那混蛋還擺著副“不識好人心”的悻然表情,轉身就要離去。
“你就這麽走了?”溫杳脫口,有些不敢置信他說來就來說走就走,仿佛還真隻是為了給她上個藥看她安好。
傅辭淵腳步頓停,懶懶倚著花欄:“怎麽,還希望本官做些什麽?”
流雲滾邊的襟衫落出兩寸雪色錦緞,燭火昏黃朦朧將他襯的豐神俊朗矜貴異常。
溫杳神色一惶抓緊衣衫,防備的退了步,免得他又做什麽出格事。
“鄒何供出了齊毅受邱郡太守的指使散播謠言,武國侯府洗脫了通敵嫌疑,簡冀早被押送京城隻要詳加審訊就會和盤托出,至於薑震髯,他挾私構陷溫家,少說也是個卸任革職。
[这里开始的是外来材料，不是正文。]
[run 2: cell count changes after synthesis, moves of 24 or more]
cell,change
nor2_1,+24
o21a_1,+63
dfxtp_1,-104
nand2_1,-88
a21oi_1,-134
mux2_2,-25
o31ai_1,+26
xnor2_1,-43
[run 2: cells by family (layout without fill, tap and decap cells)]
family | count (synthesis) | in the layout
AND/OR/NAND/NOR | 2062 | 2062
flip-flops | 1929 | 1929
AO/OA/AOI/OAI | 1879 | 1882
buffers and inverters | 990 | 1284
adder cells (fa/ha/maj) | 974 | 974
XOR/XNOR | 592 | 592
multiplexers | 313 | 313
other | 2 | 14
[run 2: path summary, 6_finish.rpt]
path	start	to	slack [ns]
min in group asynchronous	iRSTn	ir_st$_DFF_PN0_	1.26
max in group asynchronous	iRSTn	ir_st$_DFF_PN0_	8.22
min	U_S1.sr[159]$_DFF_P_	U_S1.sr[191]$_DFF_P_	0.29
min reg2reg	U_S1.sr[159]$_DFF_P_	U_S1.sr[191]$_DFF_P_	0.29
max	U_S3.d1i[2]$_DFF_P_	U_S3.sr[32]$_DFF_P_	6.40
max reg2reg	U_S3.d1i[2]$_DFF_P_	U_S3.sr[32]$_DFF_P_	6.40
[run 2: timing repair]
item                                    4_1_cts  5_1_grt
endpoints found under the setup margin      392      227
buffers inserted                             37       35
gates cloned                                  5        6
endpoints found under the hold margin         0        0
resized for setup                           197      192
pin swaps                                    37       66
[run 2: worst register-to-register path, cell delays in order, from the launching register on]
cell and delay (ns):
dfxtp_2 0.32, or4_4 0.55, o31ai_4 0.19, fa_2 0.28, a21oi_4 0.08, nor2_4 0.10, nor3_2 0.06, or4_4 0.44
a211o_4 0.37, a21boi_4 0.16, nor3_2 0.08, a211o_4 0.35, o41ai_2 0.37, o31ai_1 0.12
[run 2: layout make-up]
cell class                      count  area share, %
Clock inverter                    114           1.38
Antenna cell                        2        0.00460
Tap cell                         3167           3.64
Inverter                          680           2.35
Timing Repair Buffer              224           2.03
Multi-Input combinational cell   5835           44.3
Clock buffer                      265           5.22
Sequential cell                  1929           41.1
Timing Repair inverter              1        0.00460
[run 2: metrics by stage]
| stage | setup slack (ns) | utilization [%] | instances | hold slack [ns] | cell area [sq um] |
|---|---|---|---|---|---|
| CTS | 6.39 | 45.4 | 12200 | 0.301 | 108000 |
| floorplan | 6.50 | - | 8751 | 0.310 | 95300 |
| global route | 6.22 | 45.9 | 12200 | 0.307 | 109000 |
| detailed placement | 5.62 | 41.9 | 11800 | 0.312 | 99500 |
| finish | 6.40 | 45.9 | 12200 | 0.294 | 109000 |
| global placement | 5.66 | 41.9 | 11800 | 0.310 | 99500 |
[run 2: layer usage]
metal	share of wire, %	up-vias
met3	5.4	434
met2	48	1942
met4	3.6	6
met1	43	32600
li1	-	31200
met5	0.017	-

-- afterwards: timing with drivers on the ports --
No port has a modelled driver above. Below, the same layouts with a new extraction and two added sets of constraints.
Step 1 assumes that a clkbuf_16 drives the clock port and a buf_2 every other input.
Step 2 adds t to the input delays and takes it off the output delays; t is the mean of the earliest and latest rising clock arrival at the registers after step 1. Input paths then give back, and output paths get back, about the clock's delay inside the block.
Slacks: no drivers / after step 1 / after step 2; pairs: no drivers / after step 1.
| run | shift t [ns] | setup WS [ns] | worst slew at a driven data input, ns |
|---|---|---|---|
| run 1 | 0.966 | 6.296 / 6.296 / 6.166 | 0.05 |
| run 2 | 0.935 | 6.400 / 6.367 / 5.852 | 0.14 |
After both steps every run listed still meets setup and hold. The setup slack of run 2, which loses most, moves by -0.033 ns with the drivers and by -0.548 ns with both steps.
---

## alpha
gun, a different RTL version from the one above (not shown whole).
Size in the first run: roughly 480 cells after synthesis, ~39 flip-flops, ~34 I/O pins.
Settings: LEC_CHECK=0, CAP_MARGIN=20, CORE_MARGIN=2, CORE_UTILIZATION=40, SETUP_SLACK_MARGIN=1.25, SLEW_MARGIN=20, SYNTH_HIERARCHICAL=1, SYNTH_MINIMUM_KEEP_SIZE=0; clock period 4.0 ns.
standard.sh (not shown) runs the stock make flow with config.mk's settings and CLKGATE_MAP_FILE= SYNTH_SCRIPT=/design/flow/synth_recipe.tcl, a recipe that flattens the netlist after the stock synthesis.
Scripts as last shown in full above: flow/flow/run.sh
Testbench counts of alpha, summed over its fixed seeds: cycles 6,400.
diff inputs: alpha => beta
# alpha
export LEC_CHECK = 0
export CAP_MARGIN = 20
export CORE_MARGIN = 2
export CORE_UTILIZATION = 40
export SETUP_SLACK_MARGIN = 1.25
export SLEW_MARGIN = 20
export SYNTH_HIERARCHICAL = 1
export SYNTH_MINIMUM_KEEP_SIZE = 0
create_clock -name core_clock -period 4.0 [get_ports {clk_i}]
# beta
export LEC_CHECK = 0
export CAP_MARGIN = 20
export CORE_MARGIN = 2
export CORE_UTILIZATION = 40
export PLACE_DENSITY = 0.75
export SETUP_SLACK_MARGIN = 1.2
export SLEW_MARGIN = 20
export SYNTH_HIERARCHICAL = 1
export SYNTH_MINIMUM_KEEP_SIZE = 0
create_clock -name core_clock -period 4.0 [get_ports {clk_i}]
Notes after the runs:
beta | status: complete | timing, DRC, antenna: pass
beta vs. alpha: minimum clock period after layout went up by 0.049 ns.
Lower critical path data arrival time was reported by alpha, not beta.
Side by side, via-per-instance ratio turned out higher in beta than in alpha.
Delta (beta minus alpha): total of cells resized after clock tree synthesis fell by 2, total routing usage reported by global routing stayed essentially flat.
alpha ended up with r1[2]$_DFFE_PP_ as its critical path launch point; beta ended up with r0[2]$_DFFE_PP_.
”傅辭淵今夜雖沒有到霖山義莊卻對一切了若指掌。
“這個結果,滿意嗎?”彭城可無人再壓武國侯府。
溫杳一愣,她總覺得傅辭淵話裏有話,似早就看破了她數日來的想法和行為。
“看來傅大人與沈少卿很快就可以回京複命了。”老實說,溫杳並不想和傅辭淵有過多牽扯,她還沒忘記回彭城的路上險些因為他而遭軍中兵卒滅口的事。
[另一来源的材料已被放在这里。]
This is an optimization exercise on Yosys and OpenROAD, whose aim is small area, not a production implementation.
The RTL was checked by simulation tests, not by an equivalence proof against the original design.

run A:
==> flow/design.v (excerpt) <==
module Txt_Renderer(
	input              CLOCK_50,
	input              RST_N,         
	input       [3:1]  KEY,
	input       [9:0]  SW,
	output      [6:0]  HEX3,
	output      [6:0]  HEX5,
	output             LEDR0,
	input       [31:0] from_hps,
	output      [7:0]  hps_dout1,     
	output      [7:0]  hps_dout2,     
	output             hps_op_cplt,   
	output      [2:0]  hps_sens_mode, 
	output      [3:1]  hps_sens_t,    
	output             hps_graph,     
	output      [12:0] p1_addr,
	output             p1_we,
	output      [7:0]  p1_w,
	input       [7:0]  p1_r,
	output      [12:0] p2_addr,
	input       [7:0]  p2_r,
	output VGA_CLK,
	output VGA_BLANK_N,
	output VGA_HS,
	output VGA_VS,
	output [7:0]VGA_R,
	output [7:0]VGA_B,
	output [7:0]VGA_G
);
	wire rst;
	assign rst = ~RST_N;
	function [11:0] add12(input [11:0] a, input [11:0] b, input ci);
		integer k; reg c; reg [11:0] s;
		begin
			c = ci;
			for (k = 0; k < 12; k = k + 1) begin
				s[k] = a[k] ^ b[k] ^ c;
				c = (a[k] & b[k]) | (c & (a[k] ^ b[k]));
			end
			add12 = s;
		end
	endfunction
	function [12:0] inc13(input [12:0] a);
		integer k; reg c; reg [12:0] s;
		begin
			c = 1'b1;
			for (k = 0; k < 13; k = k + 1) begin
				s[k] = a[k] ^ c;
				c = a[k] & c;
			end
			inc13 = s;
		end
	endfunction
	function [12:0] dec13(input [12:0] a);
		integer k; reg c; reg [12:0] s;
		begin
			c = 1'b1;
			for (k = 0; k < 13; k = k + 1) begin
				s[k] = a[k] ^ c;
  ...
Size: roughly 3,800 cells after synthesis, roughly 910 flip-flops, about 0.048 mm^2 of cells after synthesis.
export LEC_CHECK = 0
export CAP_MARGIN = 10
export CORE_MARGIN = 2
export CORE_UTILIZATION = 55
export CTS_CLUSTER_DIAMETER = 70
export CTS_CLUSTER_SIZE = 28
export PLACE_DENSITY = 0.7
export SLEW_MARGIN = 10
export SYNTH_MEMORY_MAX_BITS = 65536
create_clock -name core_clock -period 30.0 [get_ports {CLOCK_50}]
standard.sh (not shown) runs the stock make flow with config.mk's settings and CLKGATE_MAP_FILE= SYNTH_SCRIPT=/design/flow/synth_recipe.tcl, a recipe that flattens the netlist after the stock synthesis.
==> flow/flow/run.sh <==
#!/bin/bash
# Layout flow: the standard layout (standard.sh, ORFS make targets) run
# with a copy of the ORFS scripts that changes how the layout is made, not
# what it must meet:
#  - synthesis maps to cells with flow/abc_area.script, an area-oriented ABC
#    script (rounds of &dc2, &dch and &nf with delay relaxed, no buffering
#    or upsizing; the later ORFS
#    repair steps still fix slew, capacitance and timing);
#  - clock tree synthesis inserts no dummy loads;
#  - port buffers are buf_1 cells.
# Every tool's output goes to ORFS's logs under orfs/logs; make's own output
# goes to flow_make.log here.
set -euo pipefail
rm -rf scripts_area
cp -r "$FLOW_HOME/scripts" scripts_area
cp flow/abc_area.script scripts_area/abc_speed.script
sed -i 's/^  -sink_clustering_enable \\$/  -sink_clustering_enable -dont_use_dummy_load \\/' scripts_area/cts.tcl
grep -q -- '-dont_use_dummy_load' scripts_area/cts.tcl
bash standard.sh SCRIPTS_DIR="$PWD/scripts_area" \
  "BUFFER_PORTS_ARGS=-buffer_cell sky130_fd_sc_hd__buf_1" \
  finish > flow_make.log 2>&1
==> flow/flow/abc_area.script <==
&get -n
&st
&dc2
&dch -f
&nf -R 1000 -p
&st
&dc2
&dch -f
&nf -R 1000 -p
&st
&dc2
&dch -f
&nf -R 1000 -p
&st
&dc2
&dch -f
&nf -R 1000 -p
&put
topo
stime -c
What run B does differently from run A at the input level:
-- flow/config.mk --
<<< run A, line 8
export CAP_MARGIN = 10
>>> run B, line 8
export CAP_MARGIN = 20
<<< run A, line 10
export CORE_UTILIZATION = 55
export CTS_CLUSTER_DIAMETER = 70
export CTS_CLUSTER_SIZE = 28
export PLACE_DENSITY = 0.7
export SLEW_MARGIN = 10
>>> run B, line 10
export CORE_UTILIZATION = 40
export CTS_CLUSTER_DIAMETER = 60
export CTS_CLUSTER_SIZE = 25
export SLEW_MARGIN = 20
Results
Run B: routed length per instance about 7.5% below run A
Final area (lower): run A
Looking at fraction of met1 tracks used by global routing, run B sits 15 points lower than run A does.
What run C does differently from run B at the input level:
-- flow/config.mk --
<<< run B, line 8
export CAP_MARGIN = 20
>>> run C, line 8
export CAP_MARGIN = 10
<<< run B, line 10
export CORE_UTILIZATION = 40
export CTS_CLUSTER_DIAMETER = 60
export CTS_CLUSTER_SIZE = 25
export SLEW_MARGIN = 20
>>> run C, line 10
export CORE_UTILIZATION = 55
export CTS_CLUSTER_DIAMETER = 70
export CTS_CLUSTER_SIZE = 28
export GPL_TIMING_DRIVEN = 0
export PLACE_DENSITY = 0.7
export SLEW_MARGIN = 10
[summary]
Summary: with run B as the reference, highest clock rate in run C moved down by a few percent. On remaining max-slew budget at the tightest pin, run C does worse than run B. From run B to run C the numbers moved as follows: routed wire length shows a reduction of 6100 um, global-route track usage on met3 shows an increase of 2.8 points. Measured against run C, the non-clock buffer count of run B comes out at 1.2 times the reference value. Every stage of run C finished as expected; the final checks, on the other hand, flagged max-capacitance violations, which means the layout fails. Run B finished all stages; the layout is clean. Number of clock buffers in the layout ends up higher on run B.
Inputs modified between run C and run D:
-- flow/config.mk --
<<< run C, line 11
export CTS_CLUSTER_DIAMETER = 70
export CTS_CLUSTER_SIZE = 28
export GPL_TIMING_DRIVEN = 0
>>> run D, line 11
export CTS_CLUSTER_DIAMETER = 60
export CTS_CLUSTER_SIZE = 25
==> comparison <==
Compared run D against run C; final non-filler cell area within noise.
When the final numbers for run D and run C were put side by side, the last weighted congestion value of the routability-driven placer turned out to be greater in run D.
Run D vs. run C: maximum frequency went up about 3%, met3 usage went up 1.1 points, post-route minimum period went down 0.84 ns.
Every run in run D and run C closed cleanly, with the single exception of run C.
--- input diff run D..run E ---
-- flow/config.mk --
<<< run D, line 13
>>> run E, line 13
export GPL_TIMING_DRIVEN = 0
Post-layout minimum cycle time: run E vs run D up 0.68 ns
Run D reports its worst setup path endpoint as VGA_R[5] while run E reports VGA_R[4].
Utilization: run E and run D compared, higher one is run E
Lower routed wire length was reported by run E, not run D.

==> static timing again, ports no longer ideal <==
No port has a modelled driver above. Below, the same layouts with a new extraction and two added sets of constraints.
Step 1 sets driving cells, clkbuf_16 on the clock port and buf_2 on the other inputs (assumed; they add their load-dependent delay and slew).
Step 2 adds t to the input delays and takes it off the output delays; t is the mean of the earliest and latest rising clock arrival at the registers after step 1. Input paths then give back, and output paths get back, about the clock's delay inside the block.
Slacks: no drivers / after step 1 / after step 2; pairs: no drivers / after step 1.
run | shift t [ns] | setup slack, ns | worst setup path after step 2
run A | 0.706 | 1.580 / 1.552 / 1.552 | input to output
run B | 0.719 | 1.585 / 1.559 / 1.559 | input to output
run C | 0.690 | 0.728 / 0.706 / 0.706 | input to output
run D | 0.689 | 1.568 / 1.540 / 1.540 | input to output
run E | 0.713 | 0.892 / 0.870 / 0.870 | input to output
如今的武國侯府剛有起死回生之機,她既不打算說,也不想溫家再卷入風波。
“巴不得我離城?”這“送客”意味實在明顯。
“怕彭城廟小怠慢了您。”
她聽說沈靖不光是大理寺少卿還是沈皇後的侄子,那傅辭淵也絕不是什麽普通官宦子弟。
傅辭淵不置可否,眼神示意:“好好養傷,否則本官不介意夜夜盯著你上藥。”
溫杳耳根子通紅,才覺背後的傷似乎不那麽怵疼,她垂眸,傅辭淵問她滿意彭城這結局嗎——
她滿意,但不滿足。
那些隨意戕害忠烈家破人亡卻沒有得到懲罰的罪人,遲早要跪在忠骨麵前償還所有的眼淚。
再抬眼時,傅辭淵已沒了蹤影,院中寂靜,仿佛他沒有來過。